_WHAT YOU SHOULD DO_. After finding the line with "fa+ha+maj | 3 | 0.81 |" in the entries below, retype exactly each line from there through the line with "clock inverter | 3 | 26.28 | 0.008454", including that final line.

_DATA TO USE_.
--- START ---
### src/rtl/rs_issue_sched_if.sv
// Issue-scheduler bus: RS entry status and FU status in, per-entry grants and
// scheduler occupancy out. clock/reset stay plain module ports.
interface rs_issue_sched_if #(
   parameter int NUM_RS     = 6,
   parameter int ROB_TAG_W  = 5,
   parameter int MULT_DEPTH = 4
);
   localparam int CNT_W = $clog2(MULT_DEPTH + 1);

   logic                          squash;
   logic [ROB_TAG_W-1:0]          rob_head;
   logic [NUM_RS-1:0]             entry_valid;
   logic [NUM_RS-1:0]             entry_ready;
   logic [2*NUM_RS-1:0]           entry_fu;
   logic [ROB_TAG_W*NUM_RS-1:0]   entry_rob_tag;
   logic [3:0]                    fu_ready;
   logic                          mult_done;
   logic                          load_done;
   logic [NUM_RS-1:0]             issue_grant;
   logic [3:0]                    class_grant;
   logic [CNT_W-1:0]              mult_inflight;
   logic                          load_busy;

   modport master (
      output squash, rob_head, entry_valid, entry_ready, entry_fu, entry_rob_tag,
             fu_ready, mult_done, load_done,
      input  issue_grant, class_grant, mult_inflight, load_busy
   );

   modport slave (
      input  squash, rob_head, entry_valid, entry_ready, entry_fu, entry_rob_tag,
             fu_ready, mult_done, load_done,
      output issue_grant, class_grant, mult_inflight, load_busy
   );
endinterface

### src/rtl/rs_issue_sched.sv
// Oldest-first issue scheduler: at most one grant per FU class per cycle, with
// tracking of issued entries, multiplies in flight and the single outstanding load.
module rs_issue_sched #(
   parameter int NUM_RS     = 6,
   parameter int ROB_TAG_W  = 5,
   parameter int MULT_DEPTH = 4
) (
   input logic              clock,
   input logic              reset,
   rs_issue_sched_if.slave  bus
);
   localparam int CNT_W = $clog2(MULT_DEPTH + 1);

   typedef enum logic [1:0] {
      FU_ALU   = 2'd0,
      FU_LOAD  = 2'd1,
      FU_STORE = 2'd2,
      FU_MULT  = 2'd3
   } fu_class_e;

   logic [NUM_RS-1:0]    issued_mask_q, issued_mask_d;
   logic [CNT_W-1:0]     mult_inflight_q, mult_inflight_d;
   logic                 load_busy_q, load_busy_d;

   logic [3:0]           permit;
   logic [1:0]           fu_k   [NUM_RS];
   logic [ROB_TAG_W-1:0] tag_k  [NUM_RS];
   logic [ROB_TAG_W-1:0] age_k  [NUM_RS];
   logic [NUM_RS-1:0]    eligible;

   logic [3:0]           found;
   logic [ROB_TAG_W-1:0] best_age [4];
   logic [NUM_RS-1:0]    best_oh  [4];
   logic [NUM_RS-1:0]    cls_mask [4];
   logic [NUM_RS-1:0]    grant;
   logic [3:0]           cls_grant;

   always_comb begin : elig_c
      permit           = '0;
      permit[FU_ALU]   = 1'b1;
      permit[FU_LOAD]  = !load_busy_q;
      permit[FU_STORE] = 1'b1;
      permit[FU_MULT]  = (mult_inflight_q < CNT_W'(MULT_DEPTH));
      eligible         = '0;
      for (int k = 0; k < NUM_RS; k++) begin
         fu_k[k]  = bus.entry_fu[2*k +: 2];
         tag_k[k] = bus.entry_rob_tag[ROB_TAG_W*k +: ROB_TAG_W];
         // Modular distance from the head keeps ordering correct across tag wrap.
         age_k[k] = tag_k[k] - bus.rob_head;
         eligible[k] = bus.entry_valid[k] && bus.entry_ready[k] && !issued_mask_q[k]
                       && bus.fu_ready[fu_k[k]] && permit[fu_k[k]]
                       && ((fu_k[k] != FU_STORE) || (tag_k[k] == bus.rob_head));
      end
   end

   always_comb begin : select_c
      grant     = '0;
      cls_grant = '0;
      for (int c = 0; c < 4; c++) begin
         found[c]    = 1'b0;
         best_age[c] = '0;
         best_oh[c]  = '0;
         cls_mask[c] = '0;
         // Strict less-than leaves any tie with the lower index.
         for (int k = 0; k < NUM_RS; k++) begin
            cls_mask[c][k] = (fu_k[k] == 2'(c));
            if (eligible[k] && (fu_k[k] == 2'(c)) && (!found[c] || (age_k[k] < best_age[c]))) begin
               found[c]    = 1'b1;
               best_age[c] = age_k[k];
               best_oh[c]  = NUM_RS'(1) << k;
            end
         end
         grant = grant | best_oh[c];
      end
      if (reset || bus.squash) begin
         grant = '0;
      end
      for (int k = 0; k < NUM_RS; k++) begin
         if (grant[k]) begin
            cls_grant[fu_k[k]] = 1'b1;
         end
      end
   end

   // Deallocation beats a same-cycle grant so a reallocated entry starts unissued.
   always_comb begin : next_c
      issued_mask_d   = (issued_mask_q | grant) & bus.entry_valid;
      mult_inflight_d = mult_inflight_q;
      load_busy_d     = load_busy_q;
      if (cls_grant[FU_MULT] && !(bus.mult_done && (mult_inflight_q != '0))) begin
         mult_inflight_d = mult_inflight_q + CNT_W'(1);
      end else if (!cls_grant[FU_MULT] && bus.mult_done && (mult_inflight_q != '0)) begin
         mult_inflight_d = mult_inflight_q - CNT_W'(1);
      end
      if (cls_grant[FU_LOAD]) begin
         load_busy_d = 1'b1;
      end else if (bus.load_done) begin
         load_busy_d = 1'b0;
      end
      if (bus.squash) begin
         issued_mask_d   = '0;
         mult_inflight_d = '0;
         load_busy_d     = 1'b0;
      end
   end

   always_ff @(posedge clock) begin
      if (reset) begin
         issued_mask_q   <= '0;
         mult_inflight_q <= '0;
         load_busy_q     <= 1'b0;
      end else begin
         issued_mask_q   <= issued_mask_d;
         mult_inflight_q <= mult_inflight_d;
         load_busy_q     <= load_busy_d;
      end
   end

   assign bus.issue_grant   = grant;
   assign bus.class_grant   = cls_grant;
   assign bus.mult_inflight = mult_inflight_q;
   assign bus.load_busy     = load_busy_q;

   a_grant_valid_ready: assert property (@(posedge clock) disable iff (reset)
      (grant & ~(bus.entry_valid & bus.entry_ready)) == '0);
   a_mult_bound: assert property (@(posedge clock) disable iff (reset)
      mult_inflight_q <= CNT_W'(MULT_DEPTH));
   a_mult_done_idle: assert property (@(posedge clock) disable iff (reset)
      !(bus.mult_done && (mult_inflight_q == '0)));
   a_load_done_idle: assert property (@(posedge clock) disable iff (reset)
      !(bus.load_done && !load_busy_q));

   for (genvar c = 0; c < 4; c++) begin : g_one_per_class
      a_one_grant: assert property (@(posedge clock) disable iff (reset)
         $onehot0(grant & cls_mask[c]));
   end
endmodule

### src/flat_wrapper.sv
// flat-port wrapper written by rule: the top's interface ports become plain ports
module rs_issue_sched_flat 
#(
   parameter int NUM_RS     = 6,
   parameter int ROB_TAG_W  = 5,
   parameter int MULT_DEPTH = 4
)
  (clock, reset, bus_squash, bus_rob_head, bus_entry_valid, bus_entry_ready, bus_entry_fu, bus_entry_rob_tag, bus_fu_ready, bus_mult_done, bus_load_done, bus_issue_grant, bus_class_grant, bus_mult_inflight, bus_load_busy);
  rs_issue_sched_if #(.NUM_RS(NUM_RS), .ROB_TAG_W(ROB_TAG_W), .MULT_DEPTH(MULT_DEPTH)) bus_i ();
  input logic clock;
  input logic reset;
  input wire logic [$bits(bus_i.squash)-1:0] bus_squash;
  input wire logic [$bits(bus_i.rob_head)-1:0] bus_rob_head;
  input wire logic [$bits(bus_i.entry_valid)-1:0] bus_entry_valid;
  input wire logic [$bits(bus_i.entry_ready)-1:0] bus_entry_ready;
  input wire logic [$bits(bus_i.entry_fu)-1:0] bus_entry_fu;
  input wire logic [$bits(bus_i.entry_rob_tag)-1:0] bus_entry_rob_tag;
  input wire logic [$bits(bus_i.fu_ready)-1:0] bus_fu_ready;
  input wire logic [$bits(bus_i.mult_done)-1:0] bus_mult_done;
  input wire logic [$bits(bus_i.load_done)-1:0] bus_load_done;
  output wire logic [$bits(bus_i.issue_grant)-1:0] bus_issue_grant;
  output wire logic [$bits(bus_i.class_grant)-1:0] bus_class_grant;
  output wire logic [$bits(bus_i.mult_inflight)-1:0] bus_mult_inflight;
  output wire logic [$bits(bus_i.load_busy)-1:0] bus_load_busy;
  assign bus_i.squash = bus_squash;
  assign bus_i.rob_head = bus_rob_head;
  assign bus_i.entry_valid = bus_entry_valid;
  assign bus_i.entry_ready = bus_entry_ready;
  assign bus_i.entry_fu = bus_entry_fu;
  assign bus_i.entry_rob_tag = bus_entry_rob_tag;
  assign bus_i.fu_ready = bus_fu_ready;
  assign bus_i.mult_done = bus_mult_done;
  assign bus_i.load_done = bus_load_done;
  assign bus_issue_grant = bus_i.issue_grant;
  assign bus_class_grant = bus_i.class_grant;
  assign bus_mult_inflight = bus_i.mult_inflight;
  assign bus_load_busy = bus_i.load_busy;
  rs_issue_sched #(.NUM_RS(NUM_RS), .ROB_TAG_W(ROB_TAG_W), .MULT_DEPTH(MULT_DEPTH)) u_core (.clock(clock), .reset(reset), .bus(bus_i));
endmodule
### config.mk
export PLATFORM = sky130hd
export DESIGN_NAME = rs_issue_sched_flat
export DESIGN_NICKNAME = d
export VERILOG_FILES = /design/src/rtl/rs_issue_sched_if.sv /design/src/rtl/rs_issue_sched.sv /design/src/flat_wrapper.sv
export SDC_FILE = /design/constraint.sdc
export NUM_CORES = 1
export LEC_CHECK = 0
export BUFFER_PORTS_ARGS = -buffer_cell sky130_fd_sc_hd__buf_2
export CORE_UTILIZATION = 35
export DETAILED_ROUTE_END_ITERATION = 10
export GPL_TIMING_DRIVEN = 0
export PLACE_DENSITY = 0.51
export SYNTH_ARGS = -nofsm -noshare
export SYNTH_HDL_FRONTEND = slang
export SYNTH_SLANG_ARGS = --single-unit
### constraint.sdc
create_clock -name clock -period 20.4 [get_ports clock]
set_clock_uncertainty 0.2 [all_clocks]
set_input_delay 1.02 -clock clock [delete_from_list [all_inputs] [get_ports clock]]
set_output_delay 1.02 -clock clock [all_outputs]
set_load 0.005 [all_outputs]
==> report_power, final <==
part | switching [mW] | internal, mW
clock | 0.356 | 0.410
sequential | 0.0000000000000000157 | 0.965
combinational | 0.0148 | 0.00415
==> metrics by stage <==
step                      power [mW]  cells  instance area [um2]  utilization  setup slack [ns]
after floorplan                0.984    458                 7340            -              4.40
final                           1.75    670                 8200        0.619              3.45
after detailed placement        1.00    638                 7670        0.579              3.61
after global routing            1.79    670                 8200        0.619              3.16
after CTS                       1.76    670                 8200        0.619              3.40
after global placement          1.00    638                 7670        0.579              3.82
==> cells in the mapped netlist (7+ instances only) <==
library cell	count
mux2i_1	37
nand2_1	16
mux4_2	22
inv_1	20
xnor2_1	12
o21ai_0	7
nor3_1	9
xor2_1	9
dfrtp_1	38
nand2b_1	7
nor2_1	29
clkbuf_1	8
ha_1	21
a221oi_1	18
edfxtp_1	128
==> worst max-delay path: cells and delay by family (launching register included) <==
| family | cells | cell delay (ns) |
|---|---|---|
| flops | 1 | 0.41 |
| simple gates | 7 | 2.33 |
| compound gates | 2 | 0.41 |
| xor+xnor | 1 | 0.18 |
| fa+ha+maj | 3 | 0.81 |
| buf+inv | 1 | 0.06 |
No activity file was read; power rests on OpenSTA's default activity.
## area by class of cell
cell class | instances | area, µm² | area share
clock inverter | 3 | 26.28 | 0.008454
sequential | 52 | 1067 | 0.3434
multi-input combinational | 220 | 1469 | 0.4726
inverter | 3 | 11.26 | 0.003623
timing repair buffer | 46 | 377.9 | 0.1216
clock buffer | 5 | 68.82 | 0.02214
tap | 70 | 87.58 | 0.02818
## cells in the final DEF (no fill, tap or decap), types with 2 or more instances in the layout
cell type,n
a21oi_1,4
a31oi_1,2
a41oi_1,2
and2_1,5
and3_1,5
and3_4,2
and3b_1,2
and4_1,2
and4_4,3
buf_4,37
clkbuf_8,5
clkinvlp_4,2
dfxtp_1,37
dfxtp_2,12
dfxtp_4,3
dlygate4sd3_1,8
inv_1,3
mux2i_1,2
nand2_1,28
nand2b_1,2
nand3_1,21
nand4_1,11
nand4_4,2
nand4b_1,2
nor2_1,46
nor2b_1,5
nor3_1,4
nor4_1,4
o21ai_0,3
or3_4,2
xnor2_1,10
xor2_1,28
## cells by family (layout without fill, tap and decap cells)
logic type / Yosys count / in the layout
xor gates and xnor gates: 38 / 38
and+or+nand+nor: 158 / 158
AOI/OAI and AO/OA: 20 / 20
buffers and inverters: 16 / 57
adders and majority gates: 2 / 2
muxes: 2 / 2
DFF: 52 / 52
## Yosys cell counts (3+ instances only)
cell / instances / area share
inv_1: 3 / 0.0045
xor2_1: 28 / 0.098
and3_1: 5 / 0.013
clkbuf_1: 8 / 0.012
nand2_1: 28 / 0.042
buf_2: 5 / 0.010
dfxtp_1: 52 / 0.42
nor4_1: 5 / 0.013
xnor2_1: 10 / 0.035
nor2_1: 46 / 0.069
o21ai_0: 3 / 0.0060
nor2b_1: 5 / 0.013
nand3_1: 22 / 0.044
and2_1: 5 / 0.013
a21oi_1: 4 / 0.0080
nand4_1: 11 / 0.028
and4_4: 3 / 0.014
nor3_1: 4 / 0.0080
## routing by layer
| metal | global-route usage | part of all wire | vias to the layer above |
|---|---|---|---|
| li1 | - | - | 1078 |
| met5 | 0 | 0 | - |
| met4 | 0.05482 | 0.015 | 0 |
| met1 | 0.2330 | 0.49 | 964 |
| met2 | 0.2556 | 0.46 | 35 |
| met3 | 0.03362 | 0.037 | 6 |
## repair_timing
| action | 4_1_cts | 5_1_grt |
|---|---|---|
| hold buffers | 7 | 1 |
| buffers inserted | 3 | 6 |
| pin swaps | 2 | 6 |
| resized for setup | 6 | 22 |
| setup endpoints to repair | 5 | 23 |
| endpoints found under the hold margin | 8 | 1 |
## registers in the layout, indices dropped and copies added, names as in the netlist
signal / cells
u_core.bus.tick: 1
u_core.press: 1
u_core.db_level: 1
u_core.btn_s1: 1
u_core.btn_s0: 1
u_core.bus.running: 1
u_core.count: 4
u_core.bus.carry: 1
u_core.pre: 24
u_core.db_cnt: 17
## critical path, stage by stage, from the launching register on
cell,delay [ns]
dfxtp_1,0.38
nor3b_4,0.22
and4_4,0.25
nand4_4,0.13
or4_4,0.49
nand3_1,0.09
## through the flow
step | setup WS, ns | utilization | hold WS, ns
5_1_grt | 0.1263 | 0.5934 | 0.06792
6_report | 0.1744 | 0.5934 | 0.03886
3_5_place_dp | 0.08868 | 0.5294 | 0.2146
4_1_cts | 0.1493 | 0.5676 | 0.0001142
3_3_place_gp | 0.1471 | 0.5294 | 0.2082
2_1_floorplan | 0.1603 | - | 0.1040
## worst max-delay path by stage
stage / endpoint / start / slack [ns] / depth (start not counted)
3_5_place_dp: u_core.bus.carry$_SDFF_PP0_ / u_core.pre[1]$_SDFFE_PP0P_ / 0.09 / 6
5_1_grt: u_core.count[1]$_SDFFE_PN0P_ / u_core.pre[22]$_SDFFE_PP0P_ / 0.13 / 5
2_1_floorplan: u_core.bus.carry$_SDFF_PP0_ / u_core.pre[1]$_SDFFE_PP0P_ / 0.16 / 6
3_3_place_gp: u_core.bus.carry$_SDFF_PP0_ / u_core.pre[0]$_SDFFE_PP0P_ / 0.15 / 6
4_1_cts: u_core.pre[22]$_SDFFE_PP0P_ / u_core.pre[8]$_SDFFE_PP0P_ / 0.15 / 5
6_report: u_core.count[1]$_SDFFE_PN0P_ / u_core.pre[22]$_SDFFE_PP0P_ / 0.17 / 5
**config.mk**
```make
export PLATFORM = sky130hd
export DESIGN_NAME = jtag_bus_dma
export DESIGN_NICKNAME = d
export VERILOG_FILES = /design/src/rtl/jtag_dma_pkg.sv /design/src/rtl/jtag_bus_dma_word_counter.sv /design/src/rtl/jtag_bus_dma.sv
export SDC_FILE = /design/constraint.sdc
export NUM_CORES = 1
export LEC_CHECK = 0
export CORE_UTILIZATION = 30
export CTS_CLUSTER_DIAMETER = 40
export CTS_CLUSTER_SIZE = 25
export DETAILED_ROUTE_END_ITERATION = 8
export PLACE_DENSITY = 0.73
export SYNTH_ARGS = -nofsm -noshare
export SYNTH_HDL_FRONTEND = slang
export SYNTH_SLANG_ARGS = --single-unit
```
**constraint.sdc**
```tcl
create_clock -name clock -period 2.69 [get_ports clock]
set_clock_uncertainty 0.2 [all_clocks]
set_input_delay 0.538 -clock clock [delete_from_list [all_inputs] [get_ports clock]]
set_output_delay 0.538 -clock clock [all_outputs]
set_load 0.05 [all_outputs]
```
--- END ---
_COMPLETED TASK_.
| fa+ha+maj | 3 | 0.81 |
| buf+inv | 1 | 0.06 |
No activity file was read; power rests on OpenSTA's default activity.
## area by class of cell
cell class | instances | area, µm² | area share
clock inverter | 3 | 26.28 | 0.008454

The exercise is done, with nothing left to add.